GDP, microstatThe impact was such that even the broader NSE Nifty took back the 8,900-mark.

The Central Statistic Office on Tuesday showed that GDP expanded by 7 per cent in the third quarter, belying all fears of the note ban derailing economic activity. It also retained its first advance growth estimate for the fiscal at 7.1 per cent.

The Sensex took off on a positive note and went past the key 29,000-mark to touch a high of 29,029.17 before settling up by 241.17 points, or 0.84 per cent, at 28,984.49, a level last seen on September 8 last year when it had closed at 29,045.28.

The gauge had lost 149.65 points in the previous two sessions.

The NSE Nifty also moved up 66.20 points, or 0.75 per cent, to 8,945.80 after shuttling between 8,960.80 and 8,898.60.
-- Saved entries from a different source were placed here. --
==> delta: inputs <==
// SP_wocg
module SP_wocg(
	clk,
	rst_n,
	in_valid,
	in_data,
	in_mode,
	out_valid,
	out_data
);
Settings: LEC_CHECK=0, ABC_AREA=1, CAP_MARGIN=10, CELL_PAD_IN_SITES_GLOBAL_PLACEMENT=0, CORE_MARGIN=2, CORE_UTILIZATION=72, CTS_CLUSTER_DIAMETER=188, CTS_CLUSTER_SIZE=37, HOLD_SLACK_MARGIN=0.3, SLEW_MARGIN=20, SYNTH_MEMORY_MAX_BITS=16384; clock period 5.07 ns.
run.sh (not shown) runs the stock make flow with config.mk's settings and CLKGATE_MAP_FILE=.
==> zinc (differences from delta) <==
- CAP_MARGIN: 10 -> 20
- CELL_PAD_IN_SITES_GLOBAL_PLACEMENT: 0 -> unset
- CTS_CLUSTER_DIAMETER: 188 -> 225
- CTS_CLUSTER_SIZE: 37 -> 10
- HOLD_SLACK_MARGIN: 0.3 -> unset
- SETUP_SLACK_MARGIN: unset -> 0.39
==> flow/constraint.sdc (replaced) <==
create_clock -name core_clock -period 2.68 [get_ports {clk}]
set_input_delay 0.5360 -clock core_clock [delete_from_list [all_inputs] [get_ports {clk}]]
set_output_delay 0.5360 -clock core_clock [all_outputs]
set_load 0.01 [all_outputs]
==> lagoon (differences from delta) <==
- ABC_AREA: 1 -> unset
- CAP_MARGIN: 10 -> 20
- CELL_PAD_IN_SITES_GLOBAL_PLACEMENT: 0 -> unset
- CTS_CLUSTER_DIAMETER: 188 -> unset
- CTS_CLUSTER_SIZE: 37 -> unset
- HOLD_SLACK_MARGIN: 0.3 -> unset
- PLACE_DENSITY: unset -> 0.4
- TNS_END_PERCENT: unset -> 5
==> flow/constraint.sdc (replaced) <==
create_clock -name core_clock -period 5.17 [get_ports {clk}]
set_input_delay 1.0340 -clock core_clock [delete_from_list [all_inputs] [get_ports {clk}]]
set_output_delay 1.0340 -clock core_clock [all_outputs]
set_load 0.01 [all_outputs]
==> comparison table <==
| metric | delta | lagoon | zinc |
|---|---|---|---|
| Synth Cell Area | 60100 µm² | 59700 µm² | 60100 µm² |
| Floorplan Core Area | 82400 µm² | 82100 µm² | 82400 µm² |
| Total instance count after detailed placement | 10200 | 9037 | 11100 |
| Die boundary width | 293 µm | 292 µm | 293 µm |
| Gates resized, CTS repair | 805 | 382 | - |
| Buffer cell driving the clock tree root | clkbuf_16 | clkbuf_16 | - |
| Max Root-Sink Buffers | 3 | 3 | - |
| Clock tree sinks | 521 | 521 | - |
| Fp util | 0.729 | 0.727 | 0.729 |
| Yosys top cell area share | 0.217 | 0.218 | 0.217 |
| Die extent in y | 293 µm | 292 µm | 293 µm |
| MUX area fraction | 0.000688 | 0.0645 | 0.000688 |
| Final Wtd Congestion | 1.01 | 1.02 | 1.16 |
| Outcome | aborted with a tool error | aborted with a tool error | aborted with a tool error |
| Failing step | global routing | global routing | clock tree synthesis |
| Setup repair bufs after CTS | 216 | 81 | - |
| Fraction of the mapped netlist area in compound gates | 0.139 | 0.207 | 0.139 |

* * *

==> job 7316: inputs <==
SP_wocg again, from the RTL that the note above started with.
clock: 6.64 ns
lec_check: 0
cap_margin: 10
cell_pad_in_sites_global_placement: 1
core_margin: 2
core_utilization: 70
cts_cluster_size: 34
place_density: 0.95
setup_slack_margin: 0.97
slew_margin: 20
synth_memory_max_bits: 16384
==> inputs of job 644, as changes to job 7316 <==
Settings changed: CAP_MARGIN 10 to 20, CELL_PAD_IN_SITES_GLOBAL_PLACEMENT 1 to default, CORE_UTILIZATION 70 to 40, CTS_CLUSTER_SIZE 34 to default, PLACE_DENSITY 0.95 to default, SETUP_SLACK_MARGIN 0.97 to default.
==> flow/constraint.sdc (replaced) <==
create_clock -name core_clock -period 8.0 [get_ports {clk}]
set_input_delay 1.6000 -clock core_clock [delete_from_list [all_inputs] [get_ports {clk}]]
set_output_delay 1.6000 -clock core_clock [all_outputs]
set_load 0.01 [all_outputs]
==> inputs of job 4637, as changes to job 7316 <==
Settings changed: CELL_PAD_IN_SITES_GLOBAL_PLACEMENT 1 to 0, CORE_UTILIZATION 70 to 72, CTS_CLUSTER_SIZE 34 to default, PLACE_DENSITY 0.95 to 0.66.
==> inputs of job 1822, as changes to job 7316 <==
Settings changed: ABC_AREA from default to 1, CELL_PAD_IN_SITES_DETAIL_PLACEMENT from default to 0, CELL_PAD_IN_SITES_GLOBAL_PLACEMENT 1 to 0, CORE_ASPECT_RATIO from default to 0.66, CORE_UTILIZATION 70 to 63, CTS_CLUSTER_SIZE 34 to default, MAX_ROUTING_LAYER from default to met4, PLACE_DENSITY 0.95 to default, PLACE_DENSITY_LB_ADDON from default to 0.04, TNS_END_PERCENT from default to 15.
==> qor summary <==
item                                                                                    job 1822                  job 4637                                             job 7316                  job 644
Comb area share                                                                            0.622                         -                                                    -                    0.666
Average size of a mapped cell                                                           7.11 µm²                  8.70 µm²                                             8.70 µm²                 8.70 µm²
Post-layout instance count excluding filler cells                                           9904                         -                                                    -                     8754
Count of endpoints failing hold in the final timing report                                     0                         -                                                    -                        0
Buffer count from post-CTS setup fixing                                                       68                       263                                                    -                        0
Total instance count after detailed placement                                               9644                      7810                                                    -                     8642
Number of well taps                                                                         1255                         -                                                    -                     1930
Met2 wire length                                                                         76.4 mm                         -                                                    -                  85.8 mm
Post-layout period usage                                                                   0.891                         -                                                    -                    0.925
Non-clock inverters                                                                         1589                         -                                                    -                      712
Run status                                                               complete, no violations    stopped before the end                               stopped before the end  complete, no violations
Last stage reached                                                                             -  global routing (5_1_grt)  global placement without I/O (3_1_place_gp_skip_io)                        -
FMAX                                                                                     169 MHz                         -                                                    -                  135 MHz
Slew at the pin closest to its max-slew limit                                            1.24 ns                         -                                                    -                  1.20 ns
Routed wire length per instance                                                          19.1 µm                         -                                                    -                  21.3 µm
Fraction of area in non-clock buffers                                                     0.0409                         -                                                    -                   0.0193
Via density per instance                                                                    5.87                         -                                                    -                     5.90
Most frequent cell on the critical path                                   sky130_fd_sc_hd__inv_2                         -                                                    -   sky130_fd_sc_hd__inv_1
Weighted congestion reported at the end of routability-driven placement                     1.03                     0.998                                                    -                    0.929
Setup slack after placement                                                             0.227 ns                  0.127 ns                                                    -                 0.691 ns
A monthly PMI survey showed that India’s manufacturing sector grew for the second straight month in February.

Meanwhile, U.S. President Donald Trump, in his address to the Congress, took a more measured tone, saying he is open to immigration reforms.

Moody’s Investors Service said demonetisation will be credit positive for India as it is likely to reduce tax avoidance and corruption, which cheered market players.

“A surprise growth of 7.1 per cent in third quarter GDP data and no negative comments in Trump’s speech have given a renewed buying interest in the market. The impact of cash crunch seems over—estimated. Prima facie, the February auto sales numbers are looking better as discretionary spending is gradually picking up,” said Vinod Nair, Head of Research, Geojit Financial Services.

 Both the key indices have rallied by almost 9 per cent in the past two months, largely on the back of a growth-oriented Budget, better-than-expected earnings from bluechip companies and strong global cues.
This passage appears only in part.